AMP Genes Expression Are Regulated by miR-217

All the preceding results described implied that five AMP genes are the downstream effector genes regulated by Tube. Therefore, the pathway mediated by host miR-217 was further explored. The results indicated that the expression levels of ALF1 (Figure 6A), ALF2 (Figure 6B), ALF3 (Figure 6C), Crus1 (Figure 6D), and Crus2 (Figure 6E) are significantly downregulated when miR-217 is overexpressed in crab. By contrast, the control miRNA injection had no effect on the transcription of these AMP genes. The knockdown of miR-217 by AMO-miR-217 led to a significant increase in the expression levels of ALF1 (Figure 7A), ALF2 (Figure 7B), ALF3 (Figure 7C), Crus1 (Figure 7D), and Crus2 (Figure 7E) at 24 h to 48 h post-infection compared with those of WSSV only.
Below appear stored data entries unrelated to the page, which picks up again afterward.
**config.mk**
```make
export PLATFORM = sky130hd
export DESIGN_NAME = cfg_axis_pattern
export DESIGN_NICKNAME = d
export VERILOG_FILES = /design/src/rtl/cfg_axis_pattern_pkg.sv /design/src/rtl/cfg_axis_pattern.sv
export SDC_FILE = /design/constraint.sdc
export NUM_CORES = 1
export LEC_CHECK = 0
export BUFFER_PORTS_ARGS = -buffer_cell sky130_fd_sc_hd__buf_2
export CORE_MARGIN = 2
export CORE_UTILIZATION = 35
export DETAILED_ROUTE_END_ITERATION = 10
export GPL_ROUTABILITY_DRIVEN = 0
export GPL_TIMING_DRIVEN = 0
export PLACE_DENSITY_LB_ADDON = 0.05
export SETUP_SLACK_MARGIN = 0.05
export SLEW_MARGIN = 15
export SYNTH_ARGS = -nofsm -noshare
export SYNTH_HDL_FRONTEND = slang
export SYNTH_SLANG_ARGS = --single-unit
```
**constraint.sdc**
```tcl
create_clock -name clk -period 3 [get_ports clk]
set_input_delay 0 -clock clk [delete_from_list [all_inputs] [get_ports clk]]
set_output_delay 0 -clock clk [all_outputs]
set_load 0.02 [all_outputs]
```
By contrast, the control AMO-miR-217-scrambled had no effect on the transcriptions of AMPs, thereby suggesting that the host miR-217, ALF1, ALF2, ALF3, Crus1, and Crus2 shared the same pathway.

FIGURE 6
www.frontiersin.org

Figure 6. Effects of miR-217 overexpression on the transcriptions of five AMPs in vivo. MiR-217-mimic or control miRNA was injected into WSSV-infected crab. As a control, WSSV only was included in the injections. At 24, 36, and 48 h after injection, the mRNA levels of ALF1 (A), ALF2 (B), ALF3 (C), Crus1 (D), or Crus2 (E) were quantified by qRT-PCR. Statistically significant differences between treatments are represented with asterisks (**p < 0.01).

FIGURE 7
www.frontiersin.org

Figure 7. Effects of miR-217 silencing on the transcriptions of five AMPs in vivo. AMO-miR-217 was injected into WSSV-infected crab to knock down the miR-217 expression. AMO-miR-217-scrambled, WSSV only were used as controls. At different time post-infection, the expression of ALF1 (A), ALF2 (B), ALF3 (C), Crus1 (D), or Crus2 (E) were quantified by qRT-PCR. Statistically significant differences between treatments are indicated by asterisks (*p < 0.05; **p < 0.01).
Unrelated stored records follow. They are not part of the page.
[src/rtl/i2c_seq_ctrl_pkg.sv]
// Shared types and constants for the I2C transaction sequencer.
package i2c_seq_ctrl_pkg;

  localparam int ADDR_W = 7;
  localparam int BYTE_W = 8;
  localparam int LEN_W  = 4;
  localparam int CMD_W  = 3;

  // Bit-engine command encodings; 0 is the idle/reset value of eng_cmd.
  typedef enum logic [CMD_W-1:0] {
    CMD_NONE      = 3'd0,
    CMD_START     = 3'd1,
    CMD_WRITE     = 3'd2,
    CMD_READ_ACK  = 3'd3,
    CMD_READ_NACK = 3'd4,
    CMD_STOP      = 3'd5
  } eng_cmd_e;

  // Sequencer states; each non-IDLE state owns exactly one engine command.
  typedef enum logic [2:0] {
    ST_IDLE  = 3'd0,
    ST_START = 3'd1,
    ST_ADDR  = 3'd2,
    ST_WDATA = 3'd3,
    ST_RDATA = 3'd4,
    ST_STOP  = 3'd5
  } state_e;

  // First byte on the wire after START: 7-bit address then R/W bit.
  function automatic logic [BYTE_W-1:0] addr_byte(input logic [ADDR_W-1:0] addr,
                                                  input logic rw);
    return {addr, rw};
  endfunction

endpackage

[src/rtl/i2c_seq_ctrl_if.sv]
// Command/response bus between the sequencer (master) and the I2C bit engine (slave).
//
// Handshake: the master raises eng_cmd_valid for one cycle only while eng_ready
// is high and then holds eng_cmd/eng_wdata stable; the engine answers with a
// one-cycle eng_done, and eng_nack/eng_rdata are meaningful only in that cycle.
interface i2c_seq_ctrl_if;
  import i2c_seq_ctrl_pkg::*;

  logic [CMD_W-1:0]  eng_cmd;
  logic              eng_cmd_valid;
  logic [BYTE_W-1:0] eng_wdata;
  logic              eng_ready;
  logic              eng_done;
  logic              eng_nack;
  logic [BYTE_W-1:0] eng_rdata;

  modport master (
    output eng_cmd, eng_cmd_valid, eng_wdata,
    input  eng_ready, eng_done, eng_nack, eng_rdata
  );

  modport slave (
    input  eng_cmd, eng_cmd_valid, eng_wdata,
    output eng_ready, eng_done, eng_nack, eng_rdata
  );

endinterface

[src/rtl/i2c_seq_ctrl_wdog.sv]
// Per-command timeout counter: cleared when a command is issued, counts while
// the sequencer waits for eng_done, and saturates at TIMEOUT_CYC.
module i2c_seq_wdog #(
  parameter int TIMEOUT_CYC = 1023
) (
  input  logic clk,
  input  logic rst,
  input  logic clr,
  input  logic en,
  output logic expired
);

  localparam int CW = $clog2(TIMEOUT_CYC + 1);

  logic [CW-1:0] cnt;

  assign expired = (cnt == CW'(TIMEOUT_CYC));

  // Count wait cycles; holding at the limit keeps expired stable until cleared.
  always_ff @(posedge clk) begin
    if (rst || clr) begin
      cnt <= '0;
    end else if (en && !expired) begin
      cnt <= cnt + CW'(1);
    end
  end

endmodule

[src/rtl/i2c_seq_ctrl.sv]
// I2C transaction sequencer: turns one request (rw, addr, len) into the
// START / address / data / STOP command sequence for a bit-level engine.
//
// Handshakes: req is accepted on req_valid && req_ready; a write byte is
// consumed on wr_valid && wr_ready; rd_valid/done/nack_err/tmo_err are
// one-cycle pulses with no back-pressure.
module i2c_seq_ctrl
  import i2c_seq_ctrl_pkg::*;
#(
  parameter int TIMEOUT_CYC = 1023
) (
  input  logic              clk,
  input  logic              rst,
  input  logic              req_valid,
  output logic              req_ready,
  input  logic              req_rw,
  input  logic [ADDR_W-1:0] req_addr,
  input  logic [LEN_W-1:0]  req_len,
  input  logic [BYTE_W-1:0] wr_data,
  input  logic              wr_valid,
  output logic              wr_ready,
  output logic [BYTE_W-1:0] rd_data,
  output logic              rd_valid,
  output logic              busy,
  output logic              done,
  output logic              nack_err,
  output logic              tmo_err,
  output state_e            state_dbg,
  i2c_seq_ctrl_if.master    eng
);

  state_e            state;
  logic              rw_q;
  logic [ADDR_W-1:0] addr_q;
  logic [LEN_W-1:0]  cnt;
  logic              outstanding;  // command issued, eng_done not yet seen
  logic              nack_pend;    // NACK seen; reported with done after STOP
  logic              wait_done;
  logic              can_issue;
  logic              expired;

  // The issue cycle itself is excluded so a done can only answer a visible command.
  assign wait_done = outstanding && !eng.eng_cmd_valid;
  assign can_issue = !outstanding && eng.eng_ready;
  assign req_ready = !rst && (state == ST_IDLE) && !done && !nack_err && !tmo_err;
  assign wr_ready  = !rst && (state == ST_WDATA) && can_issue;
  assign state_dbg = state;

  i2c_seq_wdog #(.TIMEOUT_CYC(TIMEOUT_CYC)) u_wdog (
    .clk     (clk),
    .rst     (rst),
    .clr     (eng.eng_cmd_valid),
    .en      (wait_done),
    .expired (expired)
  );

  // Sequencer FSM: issue one command per state, then wait for its completion.
  always_ff @(posedge clk) begin
    if (rst) begin
      state             <= ST_IDLE;
      rw_q              <= 1'b0;
      addr_q            <= '0;
      cnt               <= '0;
      outstanding       <= 1'b0;
      nack_pend         <= 1'b0;
      busy              <= 1'b0;
      done              <= 1'b0;
      nack_err          <= 1'b0;
      tmo_err           <= 1'b0;
      rd_valid          <= 1'b0;
      rd_data           <= '0;
      eng.eng_cmd       <= CMD_NONE;
      eng.eng_cmd_valid <= 1'b0;
      eng.eng_wdata     <= '0;
    end else begin
      done              <= 1'b0;
      nack_err          <= 1'b0;
      tmo_err           <= 1'b0;
      rd_valid          <= 1'b0;
      eng.eng_cmd_valid <= 1'b0;

      if (wait_done && eng.eng_done) begin
        outstanding <= 1'b0;
        case (state)
          ST_START: state <= ST_ADDR;
          ST_ADDR: begin
            if (eng.eng_nack) begin
              nack_pend <= 1'b1;
              state     <= ST_STOP;
            end else if (cnt == '0) begin
              state <= ST_STOP;
            end else begin
              state <= rw_q ? ST_RDATA : ST_WDATA;
            end
          end
          ST_WDATA: begin
            if (cnt != '0) cnt <= cnt - 4'd1;
            if (eng.eng_nack) begin
              nack_pend <= 1'b1;
              state     <= ST_STOP;
            end else if (cnt == 4'd1) begin
              state <= ST_STOP;
            end
          end
          ST_RDATA: begin
            rd_data  <= eng.eng_rdata;
            rd_valid <= 1'b1;
            if (cnt != '0) cnt <= cnt - 4'd1;
            if (cnt == 4'd1) state <= ST_STOP;
          end
          ST_STOP: begin
            state     <= ST_IDLE;
            busy      <= 1'b0;
            done      <= 1'b1;
            nack_err  <= nack_pend;
            nack_pend <= 1'b0;
          end
          default: state <= ST_IDLE;
        endcase
      end else if (wait_done && expired) begin
        // Engine is stuck: abandon the transfer without trying to send STOP.
        state       <= ST_IDLE;
        outstanding <= 1'b0;
        nack_pend   <= 1'b0;
        busy        <= 1'b0;
        tmo_err     <= 1'b1;
      end else if (!outstanding) begin
        case (state)
          ST_IDLE: begin
            if (req_valid && req_ready) begin
              rw_q      <= req_rw;
              addr_q    <= req_addr;
              cnt       <= req_len;
              nack_pend <= 1'b0;
              busy      <= 1'b1;
              state     <= ST_START;
            end
          end
          ST_START: begin
            if (can_issue) begin
              eng.eng_cmd       <= CMD_START;
              eng.eng_cmd_valid <= 1'b1;
              outstanding       <= 1'b1;
            end
          end
          ST_ADDR: begin
            if (can_issue) begin
              eng.eng_cmd       <= CMD_WRITE;
              eng.eng_wdata     <= addr_byte(addr_q, rw_q);
              eng.eng_cmd_valid <= 1'b1;
              outstanding       <= 1'b1;
            end
          end
          ST_WDATA: begin
            if (wr_valid && wr_ready) begin
              eng.eng_cmd       <= CMD_WRITE;
              eng.eng_wdata     <= wr_data;
              eng.eng_cmd_valid <= 1'b1;
              outstanding       <= 1'b1;
            end
          end
          ST_RDATA: begin
            if (can_issue) begin
              eng.eng_cmd       <= (cnt == 4'd1) ? CMD_READ_NACK : CMD_READ_ACK;
              eng.eng_cmd_valid <= 1'b1;
              outstanding       <= 1'b1;
            end
          end
          ST_STOP: begin
            if (can_issue) begin
              eng.eng_cmd       <= CMD_STOP;
              eng.eng_cmd_valid <= 1'b1;
              outstanding       <= 1'b1;
            end
          end
          default: state <= ST_IDLE;
        endcase
      end
    end
  end

endmodule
Expression of ALF1, ALF2, ALF3, Crus1, and Crus2 during Virus Infection in Crab

The genes of ALF1, ALF2, ALF3, Crus1, and Crus2 were characterized and their expression patterns were performed in crabs to evaluate their roles in viral infection. As shown in Figures 8A–E, the mRNAs of ALF1, ALF2, ALF3, Crus1, and Crus2 were upregulated post-WSSV infection at several time points. By contrast, the transcripts of the five AMP genes did not obviously change after PBS challenge. The data demonstrated that the five AMP genes might be involved in anti-viral innate immune defense. These findings together revealed that host miRNA (miR-217) inhibited the Toll signaling pathway by targeting the host Tube gene, resulting in the enhancement of virus replication in crabs (Figure 8F).

FIGURE 8
www.frontiersin.org

Figure 8. Expression of ALF1, ALF2, ALF3, Crus1, and Crus2 during virus infection in crab. qRT-PCR method was used to analysis the expression of ALF1 (A), ALF2 (B), ALF3 (C), Crus1 (D), and Crus2 (E) in the hemocytes of E. sinensis at 0, 12, 24, 36, 48, 60, and 72 h after WSSV challenge. The mRNA levels of these five AMPs were analyzed and standardized according to GAPDH mRNA levels. Asterisks indicate significant differences (*p < 0.05; **p < 0.01; ***p < 0.001) compared with values of the control. Error bars represent ± S.D. of the three independent PCR amplifications and quantifications. (F) Model for the role of host miR-217 in virus-host interaction.

Discussion

Although Toll signaling pathway has been implicated in the processes of virus infection, its function in host–virus interaction remains to be unfamiliar. MiRNAs are post-transcriptional regulatory molecules that could regulate gene expression and participate in numerous key biological processes by inhibiting mRNA translation or promoting mRNA decomposition (Meister and Tuschl, 2004; Bagga et al., 2005). Tumor-secreted miRNAs (miR-21 and miR-29a) can function as ligands, binding to the receptors of the Toll-like receptor (TLR) family, namely, murine TLR7 and human TLR8 (Fabbri et al., 2012). Human miR-9 was rapidly increased after TLR4-activation, which operated a feedback control of the NF-κB-dependent responses by fine-tuning the expression of a key member of the NF-κB family (Bazzoni et al., 2009). MiR-105 was reported as a modulator of TLR2 translation in human gingival keratinocytes (Benakanakere et al., 2009). MiR-146 could control TLR and cytokine signaling through a negative feedback regulation loop involving the downregulation of IL-1 receptor-associated kinase 1 and TNF receptor-associated factor 6 protein levels (Taganov et al., 2006). However, miRNAs of crustaceans that mediate the regulation of key components of the host Toll pathway are still not well studied.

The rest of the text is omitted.